Finalement, la CMS, la FDA, la SEC et le DOJ ont tous pris des mesures contre Theranos, qui a annulé l’équivalent de deux ans de résultats de tests sanguins. Dans le monde d’aujourd’hui, des tests Covid-19 inexacts pourraient inciter les gens à quitter leur domicile lorsqu’ils sont infectieux ou à se comporter comme s’ils étaient immunisés lorsqu’ils ne le sont pas.

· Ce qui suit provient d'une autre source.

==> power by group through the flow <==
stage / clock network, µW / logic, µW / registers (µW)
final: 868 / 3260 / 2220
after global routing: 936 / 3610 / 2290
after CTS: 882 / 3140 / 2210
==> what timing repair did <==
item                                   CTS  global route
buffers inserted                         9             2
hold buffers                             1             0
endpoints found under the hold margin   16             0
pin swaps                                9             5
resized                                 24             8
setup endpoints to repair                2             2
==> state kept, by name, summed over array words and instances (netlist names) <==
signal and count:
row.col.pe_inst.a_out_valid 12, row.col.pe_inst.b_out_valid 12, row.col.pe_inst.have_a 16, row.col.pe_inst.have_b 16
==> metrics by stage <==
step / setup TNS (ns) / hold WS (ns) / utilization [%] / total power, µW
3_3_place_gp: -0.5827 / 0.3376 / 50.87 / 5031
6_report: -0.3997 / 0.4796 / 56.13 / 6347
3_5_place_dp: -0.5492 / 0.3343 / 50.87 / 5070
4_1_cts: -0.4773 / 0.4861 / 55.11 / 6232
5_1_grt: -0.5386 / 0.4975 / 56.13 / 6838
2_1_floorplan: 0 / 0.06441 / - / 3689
==> ./design.v <==
module ADC_AD7985_Control #(parameter DATA_WIDTH = 16)
(
	input clk, 
	input reset_n,
	input iRunStart,  
	input SDO,     
	output TURBIO, 
	output reg CNV,    
	output SCK,     
	output reg [15:0] Dataout,
	output reg Dataout_en
);
assign TURBIO = 1'b0; 
reg [4:0] sdo_cnt;
reg [5:0] cnt;
reg SCK_en;
assign SCK = ~clk & SCK_en;    
localparam Tconv = 6'd3;
localparam Tcompensation = 6'd4;
localparam [1:0] T_CONVERSION = 2'b00,
					  T_ACQUISION  = 2'b01,
					  T_COMPENSATION = 2'b10;
reg [1:0] State;
always @ (posedge clk , negedge reset_n) begin
	if(~reset_n) begin
		Dataout <= 16'b0;
		Dataout_en <= 1'b0;
		CNV <= 1'b1;
		sdo_cnt <= 5'b0;
		cnt <= 6'b0;
    SCK_en <= 1'b0;
		State <= T_CONVERSION;
	end
	else begin
		case(State)
			T_CONVERSION:begin  
				if(!iRunStart)
					State <= T_CONVERSION;
				else if(cnt < Tconv) begin
					cnt <= cnt + 1'b1;
					State <= T_CONVERSION;
				end
				else begin
					cnt <= 6'd0;
					CNV <= 1'b0;
          SCK_en <= 1'b1;
					State <= T_ACQUISION;
				end
			end
			T_ACQUISION:begin  
        Dataout[DATA_WIDTH - 1 - sdo_cnt] <= SDO; 
				if(sdo_cnt < DATA_WIDTH-1) begin
          sdo_cnt <= sdo_cnt + 1'b1;							
					State <= T_ACQUISION;
				end
				else begin
					sdo_cnt <= 5'b0;
          SCK_en <= 1'b0;
					Dataout_en <= 1'b1;
					State <= T_COMPENSATION;
				end
			end
			T_COMPENSATION:begin  
				Dataout_en <= 1'b0;
				if(cnt < Tcompensation) begin
					cnt <= cnt + 1'b1;
					State <= T_COMPENSATION;
				end
				else begin
					cnt <= 6'd0;
					CNV <= 1'b1;	
					State <= T_CONVERSION;
				end
			end
			default:State <= T_CONVERSION;
		endcase
	end
end
endmodule
==> ./run.sh <==
#!/bin/bash
# OpenROAD 26Q1-2900-gdf79404cd8, Yosys 0.63+post, stock flow scripts
make -C /OpenROAD-flow-scripts/flow DESIGN_CONFIG=/design/flow/config.mk WORK_HOME=/design/flow/orfs finish
==> ./config.mk <==
export PLATFORM = sky130hd
export DESIGN_NAME = ADC_AD7985_Control
export DESIGN_NICKNAME = ADC_AD7985_Control
export VERILOG_FILES = /design/flow/design.v
export SDC_FILE = /design/flow/constraint.sdc
export NUM_CORES = 4
export LEC_CHECK = 1
export CORE_AREA = 10 10 114 114
export DIE_AREA = 0 0 124 124
==> ./constraint.sdc <==
current_design ADC_AD7985_Control

set clk_period 2.2
set clk_io_pct 0.2

create_clock -name clk0 -period $clk_period [get_ports {clk}]

set non_clock_inputs [all_inputs -no_clocks]
set_input_delay [expr $clk_period * $clk_io_pct] -clock clk0 $non_clock_inputs
set_output_delay [expr $clk_period * $clk_io_pct] -clock clk0 [all_outputs]
==> results.toml <==
# physical design summary
[placed_design]
dpl.hpwl_um = 3040
port_buffers = 22
dp_slack_ns = -0.181
dp_cells = 330
place.gp.congestion = 0.858

[yosys]
synthArstFlopShare = 1.00
yosys_register_bits = 33
edf_count = 0
top_cell_area_share = 0.427
top_cell = "dfrtp_1"
yosys-stat-cells = 167
synth_seq_share = 0.456
yosys_warnings = 1
synthTopCellsByArea = "dfrtp_1, mux2_2, ha_1, nor3_1, mux2_1"
ff_type = "dfrtp_1"
ys_top_cells_by_count = "dfrtp_1, nor3_1, mux2_2, nand2_1"
synth_cell_types = 44
syn_avg_cell_area_um2 = 10.9
syn_inst = 167
top_area_cell = "dfrtp_1"
syn-cell-area_um2 = 1820
ys_area_um2 = 1820

[timing]
drv_slew = 0
finalSetupViolCount = 15
max-slew-margin-rel = 0.601
rsz0062_at_grt = "yes"
finalSetupTns_ns = -0.711
min_period_over_period = 1.04
fin_skew_ns = 0.00458
hold_viol = 0
tightest_slew_ns = 0.582
min_period_ns = 2.28
fin_ws_ns = -0.0820
fmax_ghz = 0.438

[finish]
fillers = 1075
regArea_um2 = 828
syn_to_final_growth_pct = 46.5
layout.cells.non_filler = 347
drive_gt1_frac = 0.355
logic_area_um2 = 1130

[power]
p_leak_nw = 1.09
vdd_drop_max_uv = 562
p_per_area_nw_per_um2 = 1410

[grt]
antenna_found_initial = 0
grt_usage = 0.0544
overflow = 0
grt_pass1_wl_um = 6910
grt_pass1_vias = 1428
grt_max_degree = 34

[worst_setup_path]
endpoint_kind = "flop"
worstPathCellList = "nand3_4 -> nand3b_1 -> inv_2 -> ha_4 -> and4bb_2 -> nand4_1 -> nor3_2 -> mux2_4"
worstPathArrival_ns = 2.55
startpoint_type = "flop"
path_class = "reg2reg"
max_stage_delay_ns = 0.43
cp_slowest_cell = "dfrtp_1"
cp_max_fo = 4
required_ns = 2.47

[die]
fp.dieW_um = 124
ios = 24
fp_util = 0.174
core_area_um2 = 10400
row_count = 37
die-area_um2 = 15400
die_h_um = 124

[detailed_routing]
drcViolationCount = 0
antenna_cells = 0
wirelength_um = 4180
num_vias = 1405
routedWlPerCell_um = 12.1
antenna_left = 0
routed_via_density = 4.05
drtPass1Iterations = 6
first_iter_violations = 147

[outcome]
violations = "setup timing"
status = "finished with violations"

[clocking]
cts_tree = "done"
worstSkewPairLatency_ns = 0.38
path_clk_slew_ns = 0.07

[job]
tool_warnings = 31
max_cap_viol_count = 0

[worst_hold_path]
hp-class = "in2async"
==> per-stage QoR <==
step	utilization	instance area (um2)	total power, mW	hold WS (ns)
after floorplan	-	1870	2.10	0.144
after global placement	0.223	2320	2.82	0.468
after detailed placement	0.223	2320	2.85	0.481
after CTS	0.250	2600	3.71	0.491
after global routing	0.255	2660	4.05	0.505
final	0.255	2660	3.76	0.472
==> cell usage in the layout, fill, tap and decap left out, types with 3 or more instances in the layout <==
master	count
a21oi_1	4
and2_1	3
buf_4	16
clkbuf_1	3
clkbuf_8	8
clkdlybuf4s50_1	21
dfrtp_1	31
ha_4	5
inv_1	4
mux2_1	5
mux2_2	8
mux2_4	3
nand2_1	7
nand2b_1	3
nand3_1	6
nand4_1	8
nor2_1	5
nor2b_1	3
nor3_2	5
nor3_4	6
o21ai_0	8
==> sequential cells by signal, summed over array words and instances, names as in the netlist <==
signal	cells
State	3
sdo_cnt	5
cnt	6
Dataout	16
Dataout_en	1
CNV	1
SCK_en	1
==> per-layer routing <==
metal	wire, um	global-route usage	part of all wire	vias to the layer above
li1	-	-	-	694
met1	1860	0.0712	0.45	679
met2	1980	0.0834	0.47	24
met3	231	0.0188	0.055	8
met4	113	0.0173	0.027	0
met5	0	0	0	-
==> critical path, delay by kind of cell (launching register included) <==
family | cells | cell delay [ns]
buf+inv | 1 | 0.10
flops | 1 | 0.43
mux | 1 | 0.32
simple gates | 5 | 1.11
fa+ha+maj | 1 | 0.20
==> path summary, 6_finish.rpt <==
path,start,to,slack (ns),cells past startpoint
max in group asynchronous,reset_n,CNV,1.38,2
max,sdo_cnt[0],Dataout[12],-0.08,8
min,reset_n,Dataout[10],0.47,2
max reg2reg,sdo_cnt[0],Dataout[12],-0.08,8
min reg2reg,Dataout[10],Dataout[10],0.49,1
min in group clk0,Dataout[10],Dataout[10],0.49,1
==> cell families after synthesis <==
kind of cell | count (synthesis) | share of synthesized area
AND/OR/NAND/NOR | 66 | 0.225
AND-OR/OR-AND | 22 | 0.0765
other | 1 | 0.00206
flip-flops | 33 | 0.456
XOR/XNOR | 4 | 0.0400
adder cells (fa/ha/maj) | 8 | 0.0551
buffers and inverters | 15 | 0.0358
multiplexers | 18 | 0.110
==> cell type report <==
cell class	count	area share
Clock buffer	12	0.0489
Inverter	7	0.0103
Multi-Input combinational cell	119	0.425
Sequential cell	33	0.311
Tap cell	136	0.0639
Timing Repair Buffer	40	0.140
==> repair_timing <==
item                                    CTS  global route
endpoints found under the hold margin     0             0
setup buffers                             6             0
gates resized                            27            11
hold buffers                              0             0
pin swaps                                13             8
endpoints found under the setup margin   17            16
==> where the power goes <==
| part | leakage [nW] | switching, mW | internal, mW | total (mW) |
|---|---|---|---|---|
| registers | 0.395 | 0.188 | 0.860 | 1.05 |
| clock network | 0.0690 | 0.237 | 0.366 | 0.603 |
| logic | 0.627 | 1.02 | 1.10 | 2.11 |
Power is estimated from default activity; no workload was simulated.
$ cat design/flow/config.mk
export PLATFORM = sky130hd
export DESIGN_NAME = xor_golden
export DESIGN_NICKNAME = xor_golden
export VERILOG_FILES = /design/flow/design.v
export SDC_FILE = /design/flow/constraint.sdc
export NUM_CORES = 4
export LEC_CHECK = 1
export CORE_AREA = 10 10 311 311
export DIE_AREA = 0 0 321 321
$ cat design/flow/constraint.sdc
current_design xor_golden

set clk_period 9.0
set clk_io_pct 0.2

create_clock -name clk0 -period $clk_period [get_ports {clk}]

set non_clock_inputs [all_inputs -no_clocks]
set_input_delay [expr $clk_period * $clk_io_pct] -clock clk0 $non_clock_inputs
set_output_delay [expr $clk_period * $clk_io_pct] -clock clk0 [all_outputs]
$ cat design/flow/design.v
`timescale 1ns/1ps
module xor_golden(
        input logic clk,
        input logic valid_in,
        input logic [7:0] key,
        input logic [255:0] code,
        output logic [255:0] code_out,
        output logic         valid_out
);
    reg [255:0] code_out_w;
    assign code_out_w[7:0] = code[7:0]^key;
    genvar i;
    generate;
        for(i=1;i<256/8;i++) begin
            assign code_out_w[i*8+7:i*8] = code[i*8+7:i*8]^code_out_w[(i-1)*8+7:(i-1)*8];
        end
    endgenerate
    always_ff @(posedge clk) begin
        if(valid_in)
            code_out <= code_out_w;        
    end
    always_ff @(posedge clk) begin
        valid_out <= valid_in;
    end
endmodule
$ cat design/flow/run.sh
#!/bin/bash
# OpenROAD 26Q1-2900-gdf79404cd8, Yosys 0.63+post, stock flow scripts
make -C /OpenROAD-flow-scripts/flow DESIGN_CONFIG=/design/flow/config.mk WORK_HOME=/design/flow/orfs finish
==> results.yml <==
# synthesis and place-and-route metrics
timing:
  rsz0062_at_grt: "no"
  relSlewSlack: 0.4551
  fmax_mhz: 223.2
  fin_crit_sh: 0.4978
  tightest_slew_ns: 0.8174
  tns_ns: 0
  finalHoldViolations: 0
  maxSlewViolCount: 0
  min_period_ns: 4.480
  finalSetupViolCount: 0
clock_network:
  cts_resized: 0
  postCtsSetupBuffers: 0
  cts.sinks: 257
  htree_levels: 1
  clkSlewWorstSetupHoldPaths_ns: 0.06
  hold_buffers: 0
  clockBufferDepth: 3
  numCtsBuffers: 30
  root_buffer: "clkbuf_16"
  tritoncts: "yes"
critical_path:
  crit_chain: "clkdlybuf4s50_1 > xor3_2 > xor3_2 > xnor3_1 > inv_2 > xnor3_1 > xnor3_1"
  end_kind: "flop"
  cp_slowest_cell: "xnor3_1"
  startpoint_type: "primary input"
  worstPathArrival_ns: 4.81
  cpMostUsedCell: "xnor3_1"
  crit_fanout: 10
  worstPathRequired_ns: 9.33
  critPathTopFamily: "XOR/XNOR gates"
  slowest_delay_ns: 0.66
  worstSetupPathType: "in2reg"
  critPathBufInv: 2
global_route:
  grt_pass1_vias: 8573
  grt_max_degree: 61
  antenna_found_initial: 8
  grtUsageTotal: 0.08047
  grt_pass1_wl_um: 59820
  globalRouteOverflowTotal: 0
synth:
  async_reset_ff_frac: 0
  common_cells: "edfxtp_1 (256), xnor2_1 (231), xor2_1 (146)"
  ys_chip_area_um2: 13030
  synth_stat.cells: 737
  yosys_warnings: 33
  yosys.area.top_type_share: 0.5900
  yosysMostFrequentCell: "edfxtp_1"
  yosys.stat.seqShare: 0.5916
  synth_cells: 737
  synth-main-ff-cell: "edfxtp_1"
  ys_ff: 257
  edf_count: 256
  synthDistinctLibCells: 17
  syn_area_um2: 13030
  top_area_cell: "edfxtp_1"
  synth_area_per_cell_um2: 17.68
  top_cells_by_area: "edfxtp_1 (59%), xnor2_1 (16%), xor2_1 (9.8%), xnor3_1 (8.1%), xor3_1 (3.5%)"
power:
  p_int_w: 0.004545
  seq_power_share: 0.362
  peakVddDrop_uv: 184.7
  p_leak_nw: 7.444
  net-switching-power_w: 0.001747
  combPwrFrac: 0.459
  clkPwrFrac: 0.179
  switching_share: 0.2777
  p_per_area_nw_per_um2: 304.9
detailed_routing:
  wire_per_inst_um: 17.11
  viasPerCell: 3.126
  wirelength_um: 42640
  route.antenna.remaining_nets: 0
  dr.pass1.iters: 4
  vias: 7791
  route.detailed.drc: 0
  drtIter0Drc: 324
floorplan:
  die_h_um: 321
  fp.dieW_um: 321
  initCoreUtil: 0.1447
  core_area_um2: 90010
  io_pins: 523
  rows: 110
  die_area_um2: 103000
place:
  dp_hpwl_um: 34950
  gp_congestion: 0.8763
  port_buffers: 522
  dp.cells: 2436
  post_dp_cell_area_um2: 19750
hold_path:
  hp-class: "in2reg"
  worst_hold_path.endpoint: "code_out[10]"
  holdCritStartpoint: "valid_in"
  hold-path-cell-count: 1
cells_and_area:
  fin_area_um2: 20630
  areaGrowthSynthToFinish_pct: 58.38
  final_cells: 2492
  final_core_util: 0.2292
  drive_above_1_share: 0.05095
flow_run:
  warning_count: 25
  maxCapViolations: 0
run_status:
  outcome: "complete, no violations"
[cell type report]
class | count | area [µm²]
repair buffers | 530 | 5290
fillers | 9344 | 69380
clock inverters | 10 | 47.55
diodes | 1 | 2.502
well taps | 1176 | 1471
flip-flops and latches | 257 | 7707
multi-input cells | 461 | 5233
inverters | 12 | 45.04
clock buffers | 45 | 838.3
[cell usage in the layout, fill, tap and decap left out, drive strengths merged]
master | Yosys | routed
inv | 12 | 12
clkinvlp | 0 | 2
clkbuf | 1 | 45
dfxtp | 1 | 1
edfxtp | 256 | 256
diode | 0 | 1
xor2 | 146 | 146
xor3 | 27 | 27
xnor2 | 237 | 237
buf | 6 | 9
xnor3 | 51 | 51
clkdlybuf4s50 | 0 | 521
clkinv | 0 | 8
[kinds of logic after synthesis]
| logic type | synth area share |
|---|---|
| xor gates and xnor gates | 0.4016 |
| DFF | 0.5916 |
| buffers and inverters | 0.006818 |
[metal layers]
layer  wire, µm  track usage  part of all wire  vias up
met4       1346      0.02068             0.032       14
met5         96            0            0.0023        -
met2      18820       0.1233              0.44      380
met3       6406      0.05077              0.15       60
li1           -            -                 -     3679
met1      15970      0.09389              0.37     3658
[flip-flops by register name (all words and copies together), names as in the netlist]
signal     flops
code_out     256
valid_out      1
[through the flow]
stage / total power (W) / worst slack (ns) / hold WS, ns
finish: 0.006292 / 4.520 / 1.643
global route: 0.006683 / 4.388 / 1.633
CTS: 0.006425 / 4.508 / 1.611
detailed placement: 0.005245 / 3.855 / 2.275
global placement: 0.005229 / 3.934 / 2.271
floorplan: 0.003666 / 4.728 / 1.828
[power by group through the flow]
stage	logic, W	clock network, W	registers [W]
CTS	0.00296	0.00118	0.00229
global route	0.00314	0.00121	0.00233
finish	0.00289	0.00113	0.00228
[how the worst max path moves through the flow]
| stage | to | startpoint | cells after the start |
|---|---|---|---|
| 6_report | code_out[224] | key[0] | 7 |
| 5_1_grt | code_out[224] | key[0] | 7 |
| 4_1_cts | code_out[224] | key[0] | 7 |
Power figures rest on the tool's default switching activity, not on a simulated workload.
### design/flow/run.sh
#!/bin/bash
# OpenROAD 26Q1-2900-gdf79404cd8, Yosys 0.63+post, stock flow scripts
make -C /OpenROAD-flow-scripts/flow DESIGN_CONFIG=/design/flow/config.mk WORK_HOME=/design/flow/orfs finish
### design/flow/config.mk
export PLATFORM = sky130hd
export DESIGN_NAME = xor_encrypt
export DESIGN_NICKNAME = xor_encrypt
export VERILOG_FILES = /design/flow/design.v
export SDC_FILE = /design/flow/constraint.sdc
export NUM_CORES = 4
export LEC_CHECK = 1
export CORE_AREA = 10 10 279 279
export DIE_AREA = 0 0 289 289
### design/flow/constraint.sdc
current_design xor_encrypt

set clk_period 6.9
set clk_io_pct 0.2

create_clock -name clk0 -period $clk_period [get_ports {clk}]

set non_clock_inputs [all_inputs -no_clocks]
set_input_delay [expr $clk_period * $clk_io_pct] -clock clk0 $non_clock_inputs
set_output_delay [expr $clk_period * $clk_io_pct] -clock clk0 [all_outputs]
$ cat ./config.mk
export PLATFORM = sky130hd
export DESIGN_NAME = ALU
export DESIGN_NICKNAME = ALU
export VERILOG_FILES = /design/flow/design.v
export SDC_FILE = /design/flow/constraint.sdc
export NUM_CORES = 4
export LEC_CHECK = 1
export CORE_AREA = 10 10 102 102
export DIE_AREA = 0 0 112 112
$ cat ./constraint.sdc
current_design ALU

set clk_period 5.8
set clk_io_pct 0.2

create_clock -name clk0 -period $clk_period

set non_clock_inputs [all_inputs -no_clocks]
set_input_delay [expr $clk_period * $clk_io_pct] -clock clk0 $non_clock_inputs
set_output_delay [expr $clk_period * $clk_io_pct] -clock clk0 [all_outputs]
$ cat ./design.v
module ALU #(parameter W=8, Ops=3) (
    input logic      [W-1:0]A,
                            B,
                            C,
    input logic     [Ops-1:0] OP,
    output logic    [W-1:0] out, 
    output logic            isEqual   
);
    always_comb begin
        case(OP[1:0])
            2'b00: out = A + B;  
            2'b01: out = A >> B;  
            2'b10: out = A << B;  
            2'b11: begin  
                out = A;
                out[B] = ^A;
            end
        endcase
    end
    assign isEqual = (OP == 3'b110) && (A == C);
endmodule
$ cat ./run.sh
#!/bin/bash
# OpenROAD 26Q1-2900-gdf79404cd8, Yosys 0.63+post, stock flow scripts
make -C /OpenROAD-flow-scripts/flow DESIGN_CONFIG=/design/flow/config.mk WORK_HOME=/design/flow/orfs finish
==> summary.log <==
qor: final_timing.hold_violations 0
qor: final_timing.max_freq 0.1894 GHz
qor: placed_design.place_hpwl 4.281 mm
qor: die.design.die.area 0.01254 mm^2
qor: power.comb_power_share 100.0%
qor: yosys.synth_area_per_cell 6.787 um^2
qor: status.outcome complete, no violations
qor: route.detail_route.iter0.violations 128
qor: placed_design.place_inst 345
qor: yosys.yosys.cell_types.count 49
qor: setup_path.crit_fanout 13
qor: final_timing.timing.max_slew.rel_slack 50.57%
qor: die.core_area 0.008217 mm^2
qor: power.clkPwrFrac 0%
qor: setup_path.worst-endpoint-arrival 4.12 ns
qor: flow_run.warning_count 32
qor: grt.via_count_of_the_first_global_routing_pass 1528
qor: final_timing.rsz_0062_raised_after_global_routing no
qor: grt.grt_max_degree 23
qor: power.p_switching 0.00007907 W
qor: cells_and_area.lay_top_cells 36 x sky130_fd_sc_hd__clkdlybuf4s50_1, 21 x sky130_fd_sc_hd__nand2_1, 18 x sky130_fd_sc_hd__nor2_1
qor: yosys.syn-instance-count 212
qor: power.power_leakage 0.7159 nW
qor: cells_and_area.layout.clock_buffers 0
qor: die.top_level_ports 36
qor: route.vias 1681
qor: placed_design.gp_congestion 0.9709
qor: yosys.synthesis.yosys.warnings 1
qor: setup_path.timing.critical_path.cells clkdlybuf4s50_1 -> ha_1 -> and3_1 -> a2111oi_0 -> o21ai_0 -> xnor2_1 -> o221ai_1 -> clkdlybuf4s50_1
qor: cts.post_cts_hold_buffer_count 0
qor: die.die_w 112 um
qor: power.vdd.ir_drop.worst 0.00003746 V
qor: route.avgViaCountPerCell 4.872
qor: cts.cts_post_setup_buffers_inserted 0
qor: grt.grt_util_all_layers 7.474%
qor: die.die-height 112 um
qor: cells_and_area.mi_logic_area 0.001344 mm^2
qor: setup_path.worst_path_max_delay_cell sky130_fd_sc_hd__clkdlybuf4s50_1
qor: grt.grt_overflow_total 0
qor: cells_and_area.layout-area-overhead-vs-synth 33.04%
qor: final_timing.final.min_clock_period 5.279 ns
qor: route.wl_per_cell 15.07 um
qor: cells_and_area.final_layout_size_suffix_gt1_share 7.917%
qor: route.detail_route.wirelength 5.198 mm
qor: cts.number_of_gates_resized_after_cts 0
qor: power.p_seq_share 0%
qor: yosys.ys_cells 212
qor: grt.wire_length_of_the_first_global_routing_pass 8.045 mm
qor: route.detail-route-antenna-nets 0
qor: grt.number_of_antenna_violations_at_the_first_check_in_global_routing 0
qor: setup_path.critical_path.startpoint_type primary input
qor: power.internal-power 0.00007367 W
qor: power.powerDensity 79.79 mW/mm^2
qor: cells_and_area.post_layout_nonfiller_instances 345
qor: hold_path.hold_path.class in2out
qor: setup_path.timing.critical_path.slowest_cell_delay 0.73 ns
qor: setup_path.critical_path_required 4.64 ns
qor: cells_and_area.final_sequential_cell_count 0
qor: yosys.ys_seq_share 0%
qor: final_timing.report.final.slew_viol_count 0
qor: yosys.yosysChipArea 0.001439 mm^2
qor: cells_and_area.area.sequential 0 um^2
qor: yosys.synth.cell_area 0.001439 mm^2
qor: placed_design.portBuffers 36
qor: final_timing.worst_pin_slew 0.7362 ns
qor: flow_run.cap_violations 0
qor: setup_path.crit_top_cell sky130_fd_sc_hd__clkdlybuf4s50_1
qor: cells_and_area.num-fill-cells 885
qor: power.switching_share 51.77%
qor: cells_and_area.final_layout_top_logic_cell sky130_fd_sc_hd__clkdlybuf4s50_1
qor: route.antennaDiodeCount 0
qor: setup_path.critPathCaptureType output pin
qor: setup_path.setup.worst_path.class in2out
qor: final_timing.totalNegativeSetupSlack 0 ns
qor: die.std_cell_rows 33
qor: final_timing.period_used_share 91.02%
qor: final_timing.timing.final.setup_violations 0
qor: route.detail_route.drc_violations 0
qor: die.initial_cell_density_of_the_core 17.51%
qor: route.drt_pass1_iterations 4
power groups by stage:
| stage | sequential (W) | combinational (W) | clock, W |
|---|---|---|---|
| after CTS | 0 | 0.000152 | 0 |
| after global routing | 0 | 0.000167 | 0 |
| final | 0 | 0.000153 | 0 |
stage by stage:
stage | util [%] | total power, W | setup slack, ns | hold WS (ns) | cell area [um^2]
final | 23.30 | 0.0001527 | 0.5211 | 3.254 | 1914
after global routing | 23.30 | 0.0001666 | 0.2376 | 3.287 | 1914
after CTS | 23.30 | 0.0001523 | 0.5081 | 3.274 | 1914
after detailed placement | 23.30 | 0.0001515 | 0.5202 | 3.267 | 1914
after global placement | 23.30 | 0.0001528 | 0.5656 | 3.276 | 1914
after floorplan | - | 0.00009290 | 1.633 | 2.395 | 1439
critical path, delay by kind of cell:
| kind | cells | cell delay, ns |
|---|---|---|
| AND/OR/NAND/NOR | 1 | 0.18 |
| AND-OR/OR-AND | 3 | 1.00 |
| adder cells (fa/ha/maj) | 1 | 0.37 |
| XOR/XNOR | 1 | 0.17 |
| buffers and inverters | 2 | 1.23 |
path summary, 6_finish.rpt:
path	startpoint	endpoint	slack, ns	cells past startpoint
min	OP[2]	isEqual	3.25	3
max	B[3]	out[7]	0.52	8
area by class of cell:
class / count / share of cell area (%)
Tap cell: 105 / 6.863
Timing Repair Buffer: 43 / 21.57
Inverter: 7 / 1.373
Multi-Input combinational cell: 190 / 70.20
Yosys cell counts, types with 5 or more instances:
master	number	area, um^2
sky130_fd_sc_hd__nand2_1	21	78.83
sky130_fd_sc_hd__nor2_1	18	67.56
sky130_fd_sc_hd__mux2i_1	17	170.2
sky130_fd_sc_hd__xnor2_1	15	131.4
sky130_fd_sc_hd__o21ai_0	14	70.07
sky130_fd_sc_hd__a21oi_1	10	50.05
sky130_fd_sc_hd__ha_1	8	100.1
sky130_fd_sc_hd__nor3_1	8	40.04
sky130_fd_sc_hd__xor2_1	8	70.07
sky130_fd_sc_hd__buf_2	7	35.03
sky130_fd_sc_hd__inv_1	7	26.28
sky130_fd_sc_hd__mux2_2	7	78.83
sky130_fd_sc_hd__clkbuf_1	6	22.52
sky130_fd_sc_hd__nor2b_1	6	37.54
sky130_fd_sc_hd__nand3_1	5	25.02
metal layers:
layer	share of wire, %	routed length, um	global-route usage [%]
met3	4.9	253	0.7058
met4	1.3	67	1.015
met5	0	0	0
met1	45	2355	10.28
met2	49	2522	12.59
logic make-up (layout without fill, tap and decap cells):
family | Yosys count | count (layout) | share of synthesized area [%]
xor gates and xnor gates | 23 | 23 | 14.00
and+or+nand+nor | 81 | 81 | 28.87
muxes | 24 | 24 | 17.30
buffers and inverters | 22 | 50 | 6.609
AOI/OAI and AO/OA | 53 | 53 | 24.87
adders and majority gates | 9 | 9 | 8.348
Power figures rest on the tool's default switching activity, not on a simulated workload.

La FDA fait de son mieux pour trouver le bon équilibre entre vitesse et sécurité, mais jusqu’à présent, en tant que nation, nous avons été trop lents pour être efficaces tout en coupant trop de virages pour être fiables. Plus que jamais, nous avons besoin que le public mette sa confiance dans la science, alors j’espère que la communauté du diagnostic pourra se montrer à la hauteur comme l’ont fait les professionnels de la santé et les travailleurs de première ligne pendant cette pandémie.